● INPUT DATA

What follows belongs to an exercise in optimizing a design on an open flow for small area; a production flow would make more cautious choices. At most, simulation tests tie the RTL to the original design; equivalence was not proved. Power is estimated from default activity; no workload was simulated.

==> run B: inputs <==
Design swb, start of the top module:
module swb #(
    parameter integer CYC_US   = 2,      
    parameter integer TICK_CYC = 1250    
) (
    input  wire        clk,
    input  wire        rst,
    input  wire        req_valid,
    input  wire [15:0] req_word,
    output wire        req_ready,
    input  wire        sb_we,
    input  wire [3:0]  sb_addr,
    input  wire [7:0]  sb_wdata,
    input  wire        reg_we,
    input  wire [3:0]  reg_addr,
    input  wire [31:0] reg_wdata,
    output reg  [31:0] reg_rdata,
    input  wire        ss_pin,
    input  wire        rst_pin,
    output reg         lcd_rs,
    output wire        lcd_rw,
    output reg         lcd_e,
    output reg  [3:0]  lcd_d
);
    localparam PRESSED_SS = 1'b0, PRESSED_RST = 1'b0;
    localparam [1:0] SES_UNINIT = 2'd0, SES_READY = 2'd2;
    localparam [3:0] OP_INIT = 4'h1, OP_WRSTR = 4'h5;
    localparam [3:0] H_IDLE = 4'd0, H0 = 4'd1, H1 = 4'd2, H1B = 4'd3, H2 = 4'd4,
                     H3 = 4'd5, H4 = 4'd6, H5 = 4'd7, H6 = 4'd8, H7 = 4'd9, H8 = 4'd10;
    localparam [3:0] L_IDLE = 4'd0, L0 = 4'd1, L1 = 4'd2, L2 = 4'd3, L3 = 4'd4,
                     L4 = 4'd5, L5 = 4'd6, L6 = 4'd7, L7 = 4'd8;
    localparam [3:0] R_ICON = 4'd0, R_IFLG = 4'd1, R_TMR = 4'd2, R_STAT = 4'd3,
                     R_ETCNT = 4'd4;
    reg [1:0]  session;
    reg [3:0]  hst, lst;
    reg        run;
    reg [31:0] n_et;
    reg [3:0]  tmr;
    reg [10:0] pre;
    reg        tmr_if, tmr_ie;
    reg        ss_if, rst_if, ss_ie, rst_ie, ss_edg, rst_edg;
    reg        ss_prev, rst_prev;
    reg [7:0]  strbuf [0:15];
    wire in_high = (hst != H_IDLE);
    wire in_low  = (lst != L_IDLE);
    wire req_high = (ss_if & ss_ie) | (tmr_if & tmr_ie & run);
    wire req_low  = rst_if & rst_ie;
    wire disp_h   = req_high & ~in_high;
    wire disp_l   = ~req_high & req_low & ~in_low & ~in_high;
    wire step     = ~disp_h & ~disp_l;
    wire step_h   = step & in_high;
    wire step_l   = step & ~in_high & in_low;
    wire step_i   = step & ~in_high & ~in_low;
    wire        i_busy, h_busy, l_busy;
    wire [3:0]  i_idx;
    wire        c_bwe, c_rs, c_ewe, c_e, c_mwe;
    wire [3:0]  c_d;
    wire [1:0]  c_m;
    wire [3:0]  r_op  = req_word[15:12];
    wire [11:0] r_arg = req_word[11:0];
    reg         r_ok;
    always @(*) begin
        case (r_op)
            4'h1, 4'h7, 4'h9: r_ok = (r_arg[11:3] == 9'd0);
  ...
Settings: LEC_CHECK=0, CAP_MARGIN=20, CORE_MARGIN=2, CORE_UTILIZATION=55, CTS_BUF_LIST=sky130_fd_sc_hd__clkbuf_8, CTS_CLUSTER_DIAMETER=60, CTS_CLUSTER_SIZE=20, PLACE_DENSITY=0.7, SLEW_MARGIN=20; clock period 25.0 ns.
standard.sh (not shown) runs the stock make flow with config.mk's settings and CLKGATE_MAP_FILE= SYNTH_SCRIPT=/design/flow/synth_recipe.tcl, a recipe that flattens the netlist after the stock synthesis.
==> flow/flow/run.sh <==
#!/bin/bash
# The standard layout (the standard.sh, standard synthesis unchanged) with
# two placement/CTS arguments changed: ports are buffered with buf_1 instead of
# the default buffer, and CTS inserts no dummy loads.
set -euo pipefail
export BUFFER_PORTS_ARGS="-buffer_cell sky130_fd_sc_hd__buf_1"
export CTS_ARGS="-sink_clustering_enable -repair_clock_nets -dont_use_dummy_load -buf_list sky130_fd_sc_hd__clkbuf_8 -sink_clustering_size 20 -sink_clustering_max_diameter 60"
bash standard.sh > standard.log 2>&1
==> run G: changes against run B <==
--- a/flow/design.v
+++ b/flow/design.v
@@ -75,24 +75,31 @@
     localparam [14:0] E_NIB_1  = E_NIB + W_1 * CYC_US;
     localparam [14:0] E_NIB_2  = E_NIB + W_2 * CYC_US;
     localparam [14:0] E_NIB_37 = E_NIB + W_37 * CYC_US;
     localparam [14:0] E_B37    = E_BYTE + W_37 * CYC_US;
     localparam [14:0] E_BCLR   = E_BYTE + W_CLR * CYC_US;
     reg [3:0]  op;
     reg [8:0]  arg;
     reg [4:0]  i_pc, h_pc, l_pc;
-    reg [14:0] i_c;
-    reg [11:0] h_c, l_c;
+    reg [11:0] i_c;
+    reg [6:0]  h_c, l_c;
+    reg        h_clr, l_clr;
     reg [27:0] h_r, l_r;
+    wire        i_init = (op == OP_INIT);
+    wire [14:0] i_cv   = {i_init ? arg[8:6] : 3'd0, i_c};
+    wire [4:0]  h_pcv  = h_clr ? 5'd0 : h_pc;
+    wire [11:0] h_cv   = {h_clr ? h_pc : 5'd0, h_c};
+    wire [4:0]  l_pcv  = l_clr ? 5'd0 : l_pc;
+    wire [11:0] l_cv   = {l_clr ? l_pc : 5'd0, l_c};
     wire        sel_i = ~sel_h & ~sel_l;
     wire        start = i_start | h_start | l_start;
     wire        run   = i_run | h_run | l_run;
-    wire [4:0]  pc = sel_h ? h_pc : sel_l ? l_pc : i_pc;
-    wire [14:0] c  = sel_h ? {3'd0, h_c} : sel_l ? {3'd0, l_c} : i_c;
+    wire [4:0]  pc = sel_h ? h_pcv : sel_l ? l_pcv : i_pc;
+    wire [14:0] c  = sel_h ? {3'd0, h_cv} : sel_l ? {3'd0, l_cv} : i_cv;
     wire [27:0] r  = sel_h ? h_r : l_r;
     wire [27:0] a;
     wire [2:0]  nd;
     wire [7:0]  t_chr;
     wire        cv = (pc == 5'd0) && c[14:5] == 10'd0 && c[4:3] != 2'b11;
     swb_fmt u_fmt (.r(r), .ci(c[4:0]), .a(a), .ndig(nd), .idx(str_idx), .chr(t_chr));
     wire [3:0] cop = sel_i ? op : OP_WRSTR;
     wire [4:0] len = sel_i ? arg[4:0] : 5'd11 + {2'd0, nd};
@@ -158,27 +165,37 @@
     assign mark_we  = run && !is_nib && !is_byte && (pc == 5'd0 || pc == 5'd10) && c == 15'd0;
     assign mark_val = (pc == 5'd0) ? 2'd1 : 2'd2;
     wire [4:0]  n_pc   = start ? 5'd0 : pc + 5'd1;
     wire [14:0] n_c    = (start || endc) ? 15'd0 : c + 15'd1;
     wire        n_busy = start || !(endc && last);
     wire [27:0] n_r    = start ? {cval, 4'd0} : {a[26:0], a[27]};
     wire        pc_we  = start || endc;
     wire        r_we   = start || cv;
+    wire        clr_n  = start || (pc == 5'd0 && !endc);    
     always @(posedge clk) begin
         if (i_start) begin
             op  <= start_op;
             arg <= start_arg;
-        end
-        if (i_start || i_run) i_c <= n_c;
-        if (h_start || h_run) h_c <= n_c[11:0];
-        if (l_start || l_run) l_c <= n_c[11:0];
+        end else if (i_run && i_init)
+            arg[8:6] <= n_c[14:12];
+        if (i_start || i_run) i_c <= n_c[11:0];
         if ((i_start || i_run) && pc_we) i_pc <= n_pc;
-        if ((h_start || h_run) && pc_we) h_pc <= n_pc;
-        if ((l_start || l_run) && pc_we) l_pc <= n_pc;
+        if (h_start || h_run) begin
+            h_clr <= clr_n;
+            h_c   <= n_c[6:0];
+            if (clr_n)      h_pc <= n_c[11:7];
+            else if (pc_we) h_pc <= n_pc;
+        end
+        if (l_start || l_run) begin
+            l_clr <= clr_n;
+            l_c   <= n_c[6:0];
+            if (clr_n)      l_pc <= n_c[11:7];
+            else if (pc_we) l_pc <= n_pc;
+        end
         if ((h_start || h_run) && r_we) h_r <= n_r;
         if ((l_start || l_run) && r_we) l_r <= n_r;
         if (rst) begin
             i_busy <= 1'b0;
             h_busy <= 1'b0;
             l_busy <= 1'b0;
         end else begin
             if (i_start || i_run) i_busy <= n_busy;
@@ -260,18 +277,18 @@
         endcase
         if (r_op == OP_INIT) r_ok = r_ok && (session == SES_UNINIT);
         else                 r_ok = r_ok && (session == SES_READY);
     end
     assign req_ready = step_i & ~i_busy;
     wire   accept    = req_ready & req_valid;
     wire   i_start   = accept & r_ok;
     wire   i_run = step_i & i_busy;
-    wire   h_run = step_h & (hst == H7) & h_busy;
-    wire   l_run = step_l & (lst == L4) & l_busy;
+    wire   h_run = step_h & h_busy;      
+    wire   l_run = step_l & l_busy;      
     wire push_ok = (session == SES_READY);
     wire h_start = step_h & (hst == H6) & push_ok;
     wire l_start = step_l & (lst == L3) & push_ok;
     wire [23:0] cval = (n_et > 32'd9999999) ? 24'd9999999 : n_et[23:0];
     swb_ctx #(.CYC_US(CYC_US)) u_ctx (
         .clk(clk), .rst(rst), .sel_h(in_high), .sel_l(in_low),
         .i_start(i_start), .h_start(h_start), .l_start(l_start),
         .i_run(i_run), .h_run(h_run), .l_run(l_run),
@@ -379,24 +396,25 @@
                     default: lst <= L_IDLE;
                 endcase
             end
             if (ss_edge)  ss_if  <= 1'b1;
             if (rst_edge) rst_if <= 1'b1;
             if (wrap)     tmr_if <= 1'b1;
         end
     end
-    wire [32:0] n_inc = {1'b0, n_et} + 33'd1;
+    wire        n_inc_en = step_h && hst == H5;
+    wire [32:0] n_sum    = {1'b0, n_et} + {32'd0, n_inc_en};
     always @(posedge clk) begin
         if (rst || (step_l && lst == L1))
             n_et <= 32'd0;
-        else if (step_h && hst == H5 && !n_inc[32])
-            n_et <= n_inc[31:0];
-        else if (host_w && reg_addr == R_ETCNT)
+        else if (host_w && reg_addr == R_ETCNT && (!n_inc_en || n_sum[32]))
             n_et <= reg_wdata;
+        else
+            n_et <= n_sum[31:0] | {32{n_sum[32]}};
     end
     always @(*) begin
         case (reg_addr)
             R_ICON:  reg_rdata = {24'd0, 1'b0, 1'b1, rst_edg, ss_edg, 1'b0, tmr_ie, rst_ie, ss_ie};
             R_IFLG:  reg_rdata = {29'd0, tmr_if, rst_if, ss_if};
             R_TMR:   reg_rdata = {28'd0, tmr};
             R_STAT:  reg_rdata = {25'd0, rst_pin, ss_pin, in_high, in_low, run, session};
             R_ETCNT: reg_rdata = n_et;
==> flow/flow/run.sh (replaced) <==
#!/bin/bash
# The standard layout (the standard.sh, standard synthesis unchanged) with
# two arguments changed: ports are buffered with buf_1 instead of the default
# buffer, and CTS uses clkbuf_8 in clusters of at most 22 sinks, without
# dummy loads. make's full output goes to standard.log.
set -euo pipefail
export BUFFER_PORTS_ARGS="-buffer_cell sky130_fd_sc_hd__buf_1"
export CTS_ARGS="-sink_clustering_enable -repair_clock_nets -dont_use_dummy_load -buf_list sky130_fd_sc_hd__clkbuf_8 -sink_clustering_size 22 -sink_clustering_max_diameter 45"
bash standard.sh > standard.log 2>&1
Settings changed: ABC_AREA set to 1, CAP_MARGIN 20 to 10, CTS_BUF_LIST sky130_fd_sc_hd__clkbuf_8 to not set, CTS_CLUSTER_DIAMETER 60 to not set, CTS_CLUSTER_SIZE 20 to not set, SLEW_MARGIN 20 to 10.
==> run X: changes against run B <==
==> flow/run.sh (new file) <==
#!/bin/bash
# synth_recipe.tcl (not shown) runs the flow's synth.tcl, then flattens the netlist and writes it again
# the make line also repeats each setting of config.mk as NAME=value (left out here)
make -C /OpenROAD-flow-scripts/flow DESIGN_CONFIG=/design/flow/config.mk WORK_HOME=/design/flow/orfs CLKGATE_MAP_FILE= SYNTH_SCRIPT=/design/flow/synth_recipe.tcl finish
Settings changed: CTS_BUF_LIST sky130_fd_sc_hd__clkbuf_8 to sky130_fd_sc_hd__clkbuf_4 sky130_fd_sc_hd__clkbuf_8, CTS_CLUSTER_DIAMETER 60 to 50, CTS_CLUSTER_SIZE 20 to 12.
removed: flow/flow/run.sh
removed: flow/standard.sh
==> qor summary <==
	run X	run G	run B
Placed instance count	2,284	2,453	2,282
Initial antenna violation count	0	1	0
Compound-gate portion of the synthesized area	18.6%	12.3%	18.6%
Outcome	timing/DRC/antenna clean	timing/DRC/antenna clean	timing/DRC/antenna clean
Die Span Y	186 um	181 um	186 um
Initial cell density of the core	55.9%	56.1%	55.9%
Critical path buffer and inverter count	3	4	4
Net switching component of the power	234 uW	485 uW	201 uW
CP most frequent cell	sky130_fd_sc_hd__clkdlybuf4s50_1	-	sky130_fd_sc_hd__buf_1
Vias in the first global route	14,300	13,900	13,900
Peak ir drop on the vdd network	0.0000503 V	0.0000591 V	0.0000498 V
Setup slack on the worst flop-to-flop path	17.10 ns	18.14 ns	16.80 ns
Net count after synthesis	1,920	2,091	1,920
Max FO, Critical Path	36	29	36
Share of final layout cell area taken by non-clock buffers	6.28%	2.66%	3.02%
Clock Power Share	37.4%	23.0%	29.2%
Path depth of the worst reg2reg path	21	35	20
Function not checked in run B and run X: the RTL went through the layout flow alone.

==> afterwards: timing with drivers on the ports <==
Ports are ideal in the flow. The routed layouts listed here were re-timed in OpenROAD. Step 1 sets driving cells, clkbuf_16 on the clock port and buf_2 on the other inputs (assumed; they add their load-dependent delay and slew). Step 2 times the ports against the registers' clock, not the clock port: input delays grow and output delays shrink by t, the midpoint of the rising clock arrivals with the driver on. Three values: ideal, step 1, step 2; two values: the first two.
| run | t, ns | slack for setup (ns) | worst setup path at the end | worst register clock-pin slew, ns | worst slew at a driven data input, ns |
|---|---|---|---|---|---|
| run B | 0.641 | 13.599 / 13.576 / 13.576 | input to output | 0.12 / 0.12 | 0.06 |
| run G | 0.590 | 13.177 / 13.156 / 13.156 | input to output | 0.10 / 0.10 | 0.06 |
| run X | 0.619 | 12.858 / 12.835 / 12.835 | input to output | 0.09 / 0.09 | 0.07 |
After both steps every run listed still meets setup and hold.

● DESCRIPTION OF THE TASK
Please count the lines of the material above that contain "most", and give only the number.

● YOUR RESPONSE
3